A 50 percent rating is warranted for PTSD if it is productive of occupational and social impairment with reduced reliability and productivity due to such symptoms as: flattened affect; circumstantial, circumlocutory, or stereotyped speech; panic attacks more than once a week; difficulty in understanding complex commands; impairment of short- and long-term memory (e.g., retention of only highly learned material, forgetting to complete tasks); impaired judgment; impaired abstract thinking; disturbances of motivation and mood; difficulty in establishing and maintaining effective work and social relationships. 38 C.F.R. § 4.130, Diagnostic Code 9411.

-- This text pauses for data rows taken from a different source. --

**src/rtl/sha_shift_pkg.sv**
```systemverilog
// Shared op codes, FSM state codes and amount-width helper for the sequential shifter.
package sha_shift_pkg;
  localparam logic [1:0] OP_SHR  = 2'b00;
  localparam logic [1:0] OP_ROTR = 2'b01;
  localparam logic [1:0] OP_SHL  = 2'b10;
  localparam logic [1:0] OP_SAR  = 2'b11;

  localparam logic [1:0] ST_IDLE  = 2'd0;
  localparam logic [1:0] ST_SHIFT = 2'd1;
  localparam logic [1:0] ST_DONE  = 2'd2;

  function automatic int amt_width(input int width);
    return $clog2(width);
  endfunction
endpackage

```
**src/rtl/shift_rotate_seq_if.sv**
```systemverilog
// Request/response valid-ready bundle for shift_rotate_seq.
interface shift_rotate_seq_if #(
  parameter int WIDTH = 32
);
  localparam int AMT_W = sha_shift_pkg::amt_width(WIDTH);

  logic             in_valid;
  logic             in_ready;
  logic [WIDTH-1:0] in_data;
  logic [AMT_W-1:0] in_amt;
  logic [1:0]       in_op;
  logic             out_valid;
  logic             out_ready;
  logic [WIDTH-1:0] out_data;

  modport master (
    output in_valid, in_data, in_amt, in_op, out_ready,
    input  in_ready, out_valid, out_data
  );
  modport slave (
    input  in_valid, in_data, in_amt, in_op, out_ready,
    output in_ready, out_valid, out_data
  );
endinterface

```
**src/rtl/shift_step.sv**
```systemverilog
// Combinational single-step shifter: moves data by s (0..STEP) bits per op.
// Op 11 is an arithmetic shift only when SHIFTER_SAR_EN is defined, else plain SHR.
module shift_step
  import sha_shift_pkg::*;
#(
  parameter int WIDTH = 32,
  parameter int STEP  = 4,
  localparam int SW   = $clog2(STEP + 1)
) (
  input  logic [WIDTH-1:0] data,
  input  logic [1:0]       op,
  input  logic [SW-1:0]    s,
  output logic [WIDTH-1:0] result
);
  always_comb begin
    result = data >> s;
    case (op)
      // shifting left by WIDTH yields zero, so s==0 degenerates cleanly
      OP_ROTR: result = (data >> s) | (data << (WIDTH - int'(s)));
      OP_SHL:  result = data << s;
`ifdef SHIFTER_SAR_EN
      OP_SAR:  result = $unsigned($signed(data) >>> s);
`endif
      default: ;
    endcase
  end
endmodule

```
**src/rtl/shift_rotate_seq.sv**
```systemverilog
// Sequential shift/rotate unit: STEP bits per clock, valid/ready on both sides.
// Optional SAR on op 11 via SHIFTER_SAR_EN.
module shift_rotate_seq
  import sha_shift_pkg::*;
#(
  parameter int WIDTH = 32,
  parameter int STEP  = 4
) (
  input logic             clk,
  input logic             rst,
  shift_rotate_seq_if.slave bus
);
  localparam int AMT_W = amt_width(WIDTH);
  localparam int SW    = $clog2(STEP + 1);

  logic [1:0]       state;
  logic [AMT_W-1:0] rem;
  logic [1:0]       op;
  logic [WIDTH-1:0] data;
  logic [WIDTH-1:0] stepped;
  logic [SW-1:0]    s;

  // explicit min keeps rem from ever wrapping below zero
  assign s = (int'(rem) < STEP) ? SW'(rem) : SW'(STEP);

  shift_step #(.WIDTH(WIDTH), .STEP(STEP)) u_step (
    .data   (data),
    .op     (op),
    .s      (s),
    .result (stepped)
  );

  always_ff @(posedge clk or posedge rst) begin
    if (rst) begin
      state <= ST_IDLE;
      rem   <= '0;
      op    <= '0;
      data  <= '0;
    end else begin
      case (state)
        ST_IDLE: if (bus.in_valid) begin
          data  <= bus.in_data;
          op    <= bus.in_op;
          rem   <= bus.in_amt;
          state <= (bus.in_amt == '0) ? ST_DONE : ST_SHIFT;
        end
        ST_SHIFT: begin
          data <= stepped;
          rem  <= rem - AMT_W'(s);
          if (int'(rem) <= STEP) state <= ST_DONE;
        end
        ST_DONE: if (bus.out_ready) state <= ST_IDLE;
        default: state <= ST_IDLE;
      endcase
    end
  end

  assign bus.in_ready  = (state == ST_IDLE);
  assign bus.out_valid = (state == ST_DONE);
  assign bus.out_data  = data;
endmodule

```
**src/flat_wrapper.sv**
```systemverilog
// flat-port wrapper written by rule: the top's interface ports become plain ports
module shift_rotate_seq_flat import sha_shift_pkg::*;
#(
  parameter int WIDTH = 32,
  parameter int STEP  = 4
)
  (clk, rst, bus_in_valid, bus_in_data, bus_in_amt, bus_in_op, bus_out_ready, bus_in_ready, bus_out_valid, bus_out_data);
  shift_rotate_seq_if #(.WIDTH(WIDTH)) bus_i ();
  input logic clk;
  input logic rst;
  input wire logic [$bits(bus_i.in_valid)-1:0] bus_in_valid;
  input wire logic [$bits(bus_i.in_data)-1:0] bus_in_data;
  input wire logic [$bits(bus_i.in_amt)-1:0] bus_in_amt;
  input wire logic [$bits(bus_i.in_op)-1:0] bus_in_op;
  input wire logic [$bits(bus_i.out_ready)-1:0] bus_out_ready;
  output wire logic [$bits(bus_i.in_ready)-1:0] bus_in_ready;
  output wire logic [$bits(bus_i.out_valid)-1:0] bus_out_valid;
  output wire logic [$bits(bus_i.out_data)-1:0] bus_out_data;
  assign bus_i.in_valid = bus_in_valid;
  assign bus_i.in_data = bus_in_data;
  assign bus_i.in_amt = bus_in_amt;
  assign bus_i.in_op = bus_in_op;
  assign bus_i.out_ready = bus_out_ready;
  assign bus_in_ready = bus_i.in_ready;
  assign bus_out_valid = bus_i.out_valid;
  assign bus_out_data = bus_i.out_data;
  shift_rotate_seq #(.WIDTH(WIDTH), .STEP(STEP)) u_core (.clk(clk), .rst(rst), .bus(bus_i));
endmodule
```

A 70 percent rating is warranted for occupational and social impairment, with deficiencies in most areas, such as work, school, family relations, judgment, thinking, or mood, due to such symptoms as: suicidal ideation; obsessional rituals which interfere with routine activities; speech intermittently illogical, obscure, or irrelevant; near- continuous panic or depression affecting the ability to function independently, appropriately and effectively; impaired impulse control (such as unprovoked irritability with periods of violence); spatial disorientation; neglect of personal appearance and hygiene; difficulty in adapting to stressful circumstances (including work or a worklike setting); inability to establish and maintain effective relationships. 38 C.F.R. § 4.130, Diagnostic Code 9411.

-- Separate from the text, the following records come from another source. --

File: src/rtl/matrix3_band_sequencer.sv
`default_nettype none
// ============================================================================
// Module   : matrix3_band_sequencer
// Purpose  : Fills one 4-row band of the 640x4 3x3-matrix frame buffer from
//            a raster pixel stream, then scans that band. Each pixel's
//            8-neighbour matrix is presented downstream with a valid/ready
//            handshake. The block alternates fill and scan, one band at a time.
// Ports    : I_CLK, I_RESET_N (async, active low)
//            I_PIXEL / I_PIXEL_VALID / O_PIXEL_READY   upstream stream
//            O_BUF_COLUMN / O_BUF_ROW / O_BUF_PIXEL    buffer address + data
//            O_BUF_WRITE_ENABLE / O_BUF_READ_ENABLE    buffer strobes
//            I_BUF_MATRIX                              buffer matrix output
//            O_MATRIX / O_MATRIX_ROW / O_MATRIX_COLUMN downstream matrix
//            O_MATRIX_VALID / I_MATRIX_READY           downstream handshake
//            O_BAND_DONE                               last matrix accepted
// Revision : 1.0 - initial release
// ============================================================================
module matrix3_band_sequencer #(
  parameter int P_COLUMNS     = 640,
  parameter int P_ROWS        = 4,
  parameter int P_PIXEL_DEPTH = 8
) (
  input  logic                           I_CLK,
  input  logic                           I_RESET_N,
  input  logic [P_PIXEL_DEPTH-1:0]       I_PIXEL,
  input  logic                           I_PIXEL_VALID,
  output logic                           O_PIXEL_READY,
  output logic [$clog2(P_COLUMNS)-1:0]   O_BUF_COLUMN,
  output logic [$clog2(P_ROWS)-1:0]      O_BUF_ROW,
  output logic [P_PIXEL_DEPTH-1:0]       O_BUF_PIXEL,
  output logic                           O_BUF_WRITE_ENABLE,
  output logic                           O_BUF_READ_ENABLE,
  input  logic [8*P_PIXEL_DEPTH-1:0]     I_BUF_MATRIX,
  output logic [8*P_PIXEL_DEPTH-1:0]     O_MATRIX,
  output logic [$clog2(P_ROWS)-1:0]      O_MATRIX_ROW,
  output logic [$clog2(P_COLUMNS)-1:0]   O_MATRIX_COLUMN,
  output logic                           O_MATRIX_VALID,
  input  logic                           I_MATRIX_READY,
  output logic                           O_BAND_DONE
);

  localparam int c_COL_W = $clog2(P_COLUMNS);
  localparam int c_ROW_W = $clog2(P_ROWS);
  localparam int c_MAT_W = 8 * P_PIXEL_DEPTH;
  localparam logic [c_COL_W-1:0] c_LAST_COL = c_COL_W'(P_COLUMNS - 1);
  localparam logic [c_ROW_W-1:0] c_LAST_ROW = c_ROW_W'(P_ROWS - 1);

  typedef enum logic [2:0] {
    S_FILL     = 3'd0,
    S_RD_ISSUE = 3'd1,
    S_RD_WAIT  = 3'd2,
    S_RD_LATCH = 3'd3,
    S_HOLD     = 3'd4
  } state_t;

  state_t r_state, w_state_next;

  // Registered outputs and pointers
  logic                     r_pixel_ready,  w_pixel_ready_next;
  logic [c_COL_W-1:0]       r_buf_col,      w_buf_col_next;
  logic [c_ROW_W-1:0]       r_buf_row,      w_buf_row_next;
  logic [P_PIXEL_DEPTH-1:0] r_buf_pixel,    w_buf_pixel_next;
  logic                     r_buf_we,       w_buf_we_next;
  logic                     r_buf_re,       w_buf_re_next;
  logic [c_MAT_W-1:0]       r_matrix,       w_matrix_next;
  logic [c_ROW_W-1:0]       r_mat_row,      w_mat_row_next;
  logic [c_COL_W-1:0]       r_mat_col,      w_mat_col_next;
  logic                     r_mat_valid,    w_mat_valid_next;
  logic                     r_band_done,    w_band_done_next;
  logic [c_ROW_W-1:0]       r_wr_row,       w_wr_row_next;
  logic [c_COL_W-1:0]       r_wr_col,       w_wr_col_next;
  logic [c_ROW_W-1:0]       r_sc_row,       w_sc_row_next;
  logic [c_COL_W-1:0]       r_sc_col,       w_sc_col_next;

  logic w_accept;
  logic w_handshake;
  logic w_wr_last_col;
  logic w_sc_last_col;

  // Ready is only ever high in FILL, so the accept needs no state qualifier.
  assign w_accept      = I_PIXEL_VALID & r_pixel_ready;
  assign w_handshake   = r_mat_valid & I_MATRIX_READY;
  assign w_wr_last_col = (r_wr_col == c_LAST_COL);
  assign w_sc_last_col = (r_sc_col == c_LAST_COL);

  always_ff @(posedge I_CLK or negedge I_RESET_N) begin
    if (!I_RESET_N) begin
      r_state <= S_FILL;
    end else begin
      r_state <= w_state_next;
    end
  end

  always_comb begin
    w_state_next       = r_state;
    w_pixel_ready_next = r_pixel_ready;
    w_buf_col_next     = r_buf_col;
    w_buf_row_next     = r_buf_row;
    w_buf_pixel_next   = r_buf_pixel;
    w_buf_we_next      = 1'b0;
    w_buf_re_next      = 1'b0;
    w_matrix_next      = r_matrix;
    w_mat_row_next     = r_mat_row;
    w_mat_col_next     = r_mat_col;
    w_mat_valid_next   = r_mat_valid;
    w_band_done_next   = 1'b0;
    w_wr_row_next      = r_wr_row;
    w_wr_col_next      = r_wr_col;
    w_sc_row_next      = r_sc_row;
    w_sc_col_next      = r_sc_col;

    case (r_state)
      S_FILL: begin
        // Ready comes up on the first edge after reset and stays up
        // until the final pixel of the band is taken.
        w_pixel_ready_next = 1'b1;
        if (w_accept) begin
          w_buf_we_next    = 1'b1;
          w_buf_pixel_next = I_PIXEL;
          w_buf_row_next   = r_wr_row;
          w_buf_col_next   = r_wr_col;
          if (w_wr_last_col && (r_wr_row == c_LAST_ROW)) begin
            w_pixel_ready_next = 1'b0;
            w_wr_row_next      = '0;
            w_wr_col_next      = '0;
            w_state_next       = S_RD_ISSUE;
          end else if (w_wr_last_col) begin
            w_wr_col_next = '0;
            w_wr_row_next = r_wr_row + 1'b1;
          end else begin
            w_wr_col_next = r_wr_col + 1'b1;
          end
        end
      end

      S_RD_ISSUE: begin
        w_buf_re_next  = 1'b1;
        w_buf_row_next = r_sc_row;
        w_buf_col_next = r_sc_col;
        w_state_next   = S_RD_WAIT;
      end

      // Read strobe is on the bus this cycle; the buffer registers the
      // matrix at the end of it.
      S_RD_WAIT: begin
        w_state_next = S_RD_LATCH;
      end

      S_RD_LATCH: begin
        w_matrix_next    = I_BUF_MATRIX;
        w_mat_row_next   = r_sc_row;
        w_mat_col_next   = r_sc_col;
        w_mat_valid_next = 1'b1;
        w_state_next     = S_HOLD;
      end

      S_HOLD: begin
        if (w_handshake) begin
          w_mat_valid_next = 1'b0;
          if (w_sc_last_col && (r_sc_row == c_LAST_ROW)) begin
            w_band_done_next   = 1'b1;
            w_pixel_ready_next = 1'b1;
            w_sc_row_next      = '0;
            w_sc_col_next      = '0;
            w_state_next       = S_FILL;
          end else begin
            if (w_sc_last_col) begin
              w_sc_col_next = '0;
              w_sc_row_next = r_sc_row + 1'b1;
            end else begin
              w_sc_col_next = r_sc_col + 1'b1;
            end
            w_state_next = S_RD_ISSUE;
          end
        end
      end

      default: begin
        w_state_next = S_FILL;
      end
    endcase
  end

  always_ff @(posedge I_CLK or negedge I_RESET_N) begin
    if (!I_RESET_N) begin
      r_pixel_ready <= 1'b0;
      r_buf_col     <= '0;
      r_buf_row     <= '0;
      r_buf_pixel   <= '0;
      r_buf_we      <= 1'b0;
      r_buf_re      <= 1'b0;
      r_matrix      <= '0;
      r_mat_row     <= '0;
      r_mat_col     <= '0;
      r_mat_valid   <= 1'b0;
      r_band_done   <= 1'b0;
      r_wr_row      <= '0;
      r_wr_col      <= '0;
      r_sc_row      <= '0;
      r_sc_col      <= '0;
    end else begin
      r_pixel_ready <= w_pixel_ready_next;
      r_buf_col     <= w_buf_col_next;
      r_buf_row     <= w_buf_row_next;
      r_buf_pixel   <= w_buf_pixel_next;
      r_buf_we      <= w_buf_we_next;
      r_buf_re      <= w_buf_re_next;
      r_matrix      <= w_matrix_next;
      r_mat_row     <= w_mat_row_next;
      r_mat_col     <= w_mat_col_next;
      r_mat_valid   <= w_mat_valid_next;
      r_band_done   <= w_band_done_next;
      r_wr_row      <= w_wr_row_next;
      r_wr_col      <= w_wr_col_next;
      r_sc_row      <= w_sc_row_next;
      r_sc_col      <= w_sc_col_next;
    end
  end

  assign O_PIXEL_READY      = r_pixel_ready;
  assign O_BUF_COLUMN       = r_buf_col;
  assign O_BUF_ROW          = r_buf_row;
  assign O_BUF_PIXEL        = r_buf_pixel;
  assign O_BUF_WRITE_ENABLE = r_buf_we;
  assign O_BUF_READ_ENABLE  = r_buf_re;
  assign O_MATRIX           = r_matrix;
  assign O_MATRIX_ROW       = r_mat_row;
  assign O_MATRIX_COLUMN    = r_mat_col;
  assign O_MATRIX_VALID     = r_mat_valid;
  assign O_BAND_DONE        = r_band_done;

endmodule
`default_nettype wire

A 100 percent evaluation is warranted for total occupational and social impairment, due to such symptoms as: gross impairment in thought processes or communication; persistent delusions or hallucinations; grossly inappropriate behavior; persistent danger of hurting self or others; intermittent inability to perform activities of daily living (including maintenance of minimal personal hygiene); disorientation to time or place; memory loss for names of close relatives, own occupation, or own name. 38 C.F.R. § 4.130, Diagnostic Codes 9411.

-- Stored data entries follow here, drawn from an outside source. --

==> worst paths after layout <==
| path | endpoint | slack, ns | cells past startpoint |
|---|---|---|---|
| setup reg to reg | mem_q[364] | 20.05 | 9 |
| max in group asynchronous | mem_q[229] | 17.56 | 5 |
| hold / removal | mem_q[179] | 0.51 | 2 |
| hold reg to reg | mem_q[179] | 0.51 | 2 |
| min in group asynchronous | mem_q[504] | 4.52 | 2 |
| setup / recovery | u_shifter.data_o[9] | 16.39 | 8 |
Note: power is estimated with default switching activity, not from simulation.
--- src/rtl/rom_burst_reader_if.sv ---
// ROM access bus plus the valid/ready word stream produced by rom_burst_reader.
// The master side is the burst reader; the slave side is the ROM together with the consumer.
interface rom_burst_reader_if #(
    parameter int ADDR_W = 8,
    parameter int DATA_W = 8
);
    logic [ADDR_W-1:0] rom_address;
    logic              rom_ce;
    logic              rom_read_en;
    logic [DATA_W-1:0] rom_data;
    logic [DATA_W-1:0] out_data;
    logic              out_valid;
    logic              out_ready;
    logic              out_last;

    modport master (
        output rom_address,
        output rom_ce,
        output rom_read_en,
        input  rom_data,
        output out_data,
        output out_valid,
        output out_last,
        input  out_ready
    );

    modport slave (
        input  rom_address,
        input  rom_ce,
        input  rom_read_en,
        output rom_data,
        input  out_data,
        input  out_valid,
        input  out_last,
        output out_ready
    );
endinterface

--- src/rtl/rom_burst_reader.sv ---
// Burst sequencer for a ROM: reads a contiguous run of words starting at start_addr
// and streams them out one at a time on a valid/ready interface with a last flag.
module rom_burst_reader #(
    parameter int ADDR_W = 8,
    parameter int DATA_W = 8,
    parameter int RD_LAT = 1
) (
    input  logic              clk,
    input  logic              rst_n,
    input  logic              start,
    input  logic [ADDR_W-1:0] start_addr,
    input  logic [ADDR_W:0]   length,
    input  logic              abort,
    output logic              busy,
    output logic              done,
    rom_burst_reader_if.master bus
);
    typedef enum logic [1:0] {
        IDLE = 2'd0,
        READ = 2'd1,
        HOLD = 2'd2,
        DONE = 2'd3
    } state_t;

    localparam logic [2:0] WAIT_RELOAD = 3'(RD_LAT - 1);

    state_t            state;
    logic [ADDR_W-1:0] addr;
    logic [ADDR_W:0]   remaining;
    logic [2:0]        wait_cnt;
    logic              rom_ce_q;
    logic              rom_rd_q;
    logic [DATA_W-1:0] out_data_q;
    logic              out_valid_q;
    logic              out_last_q;

    // The address register doubles as the ROM address, so it holds outside READ.
    assign bus.rom_address = addr;
    assign bus.rom_ce      = rom_ce_q;
    assign bus.rom_read_en = rom_rd_q;
    assign bus.out_data    = out_data_q;
    assign bus.out_valid   = out_valid_q;
    assign bus.out_last    = out_last_q;

    always_ff @(posedge clk or negedge rst_n) begin
        if (!rst_n) begin
            state       <= IDLE;
            addr        <= '0;
            remaining   <= '0;
            wait_cnt    <= '0;
            busy        <= 1'b0;
            done        <= 1'b0;
            rom_ce_q    <= 1'b0;
            rom_rd_q    <= 1'b0;
            out_data_q  <= '0;
            out_valid_q <= 1'b0;
            out_last_q  <= 1'b0;
        end else if (abort && state != IDLE) begin
            // Cancel drops any pending word, including one handshaken this cycle.
            state       <= IDLE;
            busy        <= 1'b0;
            done        <= 1'b0;
            rom_ce_q    <= 1'b0;
            rom_rd_q    <= 1'b0;
            out_valid_q <= 1'b0;
            out_last_q  <= 1'b0;
        end else begin
            case (state)
                IDLE: begin
                    done <= 1'b0;
                    if (start && length != '0) begin
                        addr      <= start_addr;
                        remaining <= length;
                        wait_cnt  <= WAIT_RELOAD;
                        busy      <= 1'b1;
                        rom_ce_q  <= 1'b1;
                        rom_rd_q  <= 1'b1;
                        state     <= READ;
                    end
                end
                READ: begin
                    if (wait_cnt == 3'd0) begin
                        out_data_q  <= bus.rom_data;
                        out_valid_q <= 1'b1;
                        out_last_q  <= (remaining == (ADDR_W+1)'(1));
                        rom_ce_q    <= 1'b0;
                        rom_rd_q    <= 1'b0;
                        state       <= HOLD;
                    end else begin
                        wait_cnt <= wait_cnt - 3'd1;
                    end
                end
                HOLD: begin
                    if (bus.out_ready) begin
                        out_valid_q <= 1'b0;
                        out_last_q  <= 1'b0;
                        if (remaining == (ADDR_W+1)'(1)) begin
                            done  <= 1'b1;
                            state <= DONE;
                        end else begin
                            // Address wraps naturally at the top of the ROM.
                            addr      <= addr + ADDR_W'(1);
                            remaining <= remaining - (ADDR_W+1)'(1);
                            wait_cnt  <= WAIT_RELOAD;
                            rom_ce_q  <= 1'b1;
                            rom_rd_q  <= 1'b1;
                            state     <= READ;
                        end
                    end
                end
                DONE: begin
                    done  <= 1'b0;
                    busy  <= 1'b0;
                    state <= IDLE;
                end
                default: begin
                    state <= IDLE;
                    busy  <= 1'b0;
                    done  <= 1'b0;
                end
            endcase
        end
    end
endmodule

--- src/flat_wrapper.sv ---
// flat-port wrapper written by rule: the top's interface ports become plain ports
module rom_burst_reader_flat 
#(
    parameter int ADDR_W = 8,
    parameter int DATA_W = 8,
    parameter int RD_LAT = 1
)
  (clk, rst_n, start, start_addr, length, abort, busy, done, bus_rom_address, bus_rom_ce, bus_rom_read_en, bus_rom_data, bus_out_data, bus_out_valid, bus_out_last, bus_out_ready);
  rom_burst_reader_if #(.ADDR_W(ADDR_W), .DATA_W(DATA_W)) bus_i ();
  input  logic clk;
  input  logic rst_n;
  input  logic start;
  input  logic [ADDR_W-1:0] start_addr;
  input  logic [ADDR_W:0] length;
  input  logic abort;
  output logic busy;
  output logic done;
  output wire logic [$bits(bus_i.rom_address)-1:0] bus_rom_address;
  output wire logic [$bits(bus_i.rom_ce)-1:0] bus_rom_ce;
  output wire logic [$bits(bus_i.rom_read_en)-1:0] bus_rom_read_en;
  input wire logic [$bits(bus_i.rom_data)-1:0] bus_rom_data;
  output wire logic [$bits(bus_i.out_data)-1:0] bus_out_data;
  output wire logic [$bits(bus_i.out_valid)-1:0] bus_out_valid;
  output wire logic [$bits(bus_i.out_last)-1:0] bus_out_last;
  input wire logic [$bits(bus_i.out_ready)-1:0] bus_out_ready;
  assign bus_rom_address = bus_i.rom_address;
  assign bus_rom_ce = bus_i.rom_ce;
  assign bus_rom_read_en = bus_i.rom_read_en;
  assign bus_i.rom_data = bus_rom_data;
  assign bus_out_data = bus_i.out_data;
  assign bus_out_valid = bus_i.out_valid;
  assign bus_out_last = bus_i.out_last;
  assign bus_i.out_ready = bus_out_ready;
  rom_burst_reader #(.ADDR_W(ADDR_W), .DATA_W(DATA_W), .RD_LAT(RD_LAT)) u_core (.clk(clk), .rst_n(rst_n), .start(start), .start_addr(start_addr), .length(length), .abort(abort), .busy(busy), .done(done), .bus(bus_i));
endmodule
--- config.mk ---
export PLATFORM = sky130hd
export DESIGN_NAME = rom_burst_reader_flat
export DESIGN_NICKNAME = d
export VERILOG_FILES = /design/src/rtl/rom_burst_reader_if.sv /design/src/rtl/rom_burst_reader.sv /design/src/flat_wrapper.sv
export SDC_FILE = /design/constraint.sdc
export NUM_CORES = 1
export LEC_CHECK = 0
export BUFFER_PORTS_ARGS = -buffer_cell sky130_fd_sc_hd__buf_4
export CORE_UTILIZATION = 35
export CTS_BUF_LIST = sky130_fd_sc_hd__clkbuf_4 sky130_fd_sc_hd__clkbuf_8
export CTS_CLUSTER_SIZE = 24
export DETAILED_ROUTE_END_ITERATION = 10
export HOLD_SLACK_MARGIN = 0.08
export RECOVER_POWER = 50
export SETUP_SLACK_MARGIN = 0.3
export SLEW_MARGIN = 10
export SYNTH_ARGS = -nofsm -noshare
export SYNTH_HDL_FRONTEND = slang
export SYNTH_SLANG_ARGS = --single-unit
--- constraint.sdc ---
create_clock -name clk -period 1.85 [get_ports clk]
set_input_delay 0.2775 -clock clk [delete_from_list [all_inputs] [get_ports clk]]
set_output_delay 0.2775 -clock clk [all_outputs]
set_load 0.01 [all_outputs]
==> results of run 1 <==
-- per-layer routing --
layer	GRT usage, %	wire, um	share of wire (%)
met1	28.1	2880	44
met2	34.1	3200	49
met3	3.71	348	5.3
met4	4.82	98	1.5
met5	0	0	0
-- how the worst min path moves through the flow --
stage | start | end | slack, ns | depth (start not counted)
global placement | rst_n | u_core.remaining[2] | 0.26 | 1
floorplan | rst_n | u_core.bus.out_data[0] | -0.02 | 0
CTS | start_addr[5] | u_core.bus.rom_address[5] | 0.20 | 2
detailed placement | rst_n | u_core.remaining[2] | 0.26 | 1
global route | start_addr[5] | u_core.bus.rom_address[5] | 0.20 | 2
finish | start_addr[5] | u_core.bus.rom_address[5] | 0.19 | 2
-- cell families after synthesis --
group,count (synthesis),share of synthesized area [%]
and+or+nand+nor,94,23.4
AOI/OAI and AO/OA,61,20.4
DFF,35,40.1
buffers and inverters,21,3.89
muxes,12,5.95
adders and majority gates,11,6.30
-- per-stage QoR --
stage | setup TNS (ns) | total power [mW]
6_report | 0 | 6.13
3_5_place_dp | -0.0508 | 4.55
4_1_cts | 0 | 5.77
2_1_floorplan | 0 | 3.49
3_3_place_gp | -0.0526 | 4.52
5_1_grt | -0.0210 | 6.54
-- layout make-up --
class	count	share of cell area (%)
clock buffers	5	1.91
clock inverters	3	1.22
inverters	13	1.56
multi-input cells	178	44.7
flip-flops and latches	35	24.4
well taps	75	2.60
repair buffers	109	23.6
-- worst register-to-register path, stage by stage (launching register included) --
cell and delay [ns]:
dfrtp_2 0.43, inv_4 0.06, ha_4 0.18, buf_4 0.14, buf_6 0.11, nor2b_1 0.12
buf_4 0.14, and3_4 0.19, a221o_1 0.34
-- layout by cell type, fill, tap and decap left out, types with 4 or more instances in the layout --
cell type	Yosys	layout
clkbuf_8	0	5
nand2b_1	7	5
buf_4	1	85
clkbuf_1	5	9
nand3_1	12	9
o21ai_2	0	4
nor3_1	7	6
nand2_1	23	21
dfrtp_1	35	32
buf_6	0	11
mux2_4	0	8
ha_1	11	6
nor2_1	21	19
o22ai_1	5	5
mux2i_1	4	4
o21ai_0	11	4
inv_1	13	9
a21oi_1	14	7
ha_4	0	5
a21oi_2	0	7
-- registers in the layout, summed over array words and instances, names as in the netlist --
signal,flops
u_core.busy,1
u_core.state,2
u_core.bus.rom_ce,1
u_core.bus.out_data,8
u_core.bus.out_last,1
u_core.bus.out_valid,1
u_core.done,1
u_core.remaining,9
u_core.wait_cnt,3
u_core.bus.rom_address,8
-- repair_timing --
item / 4_1_cts / 5_1_grt
buffers inserted: 22 / 11
endpoints found under the hold margin: 35 / 0
endpoints found under the setup margin: 34 / 34
gates resized for setup: 25 / 25
hold buffers: 1 / 0
pin swaps: 21 / 7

In assessing the evidence of record, it is important to note that the Global Assessment of Functioning (GAF) score is based on a scale reflecting the "psychological, social, and occupational functioning on a hypothetical continuum of mental health-illness." Richard v. Brown, 9 Vet. App. 266, 267 (citing DIAGNOSTIC AND STATISTICAL MANUAL OF MENTAL DISORDERS, 4th ed. (DSM-IV) at 32).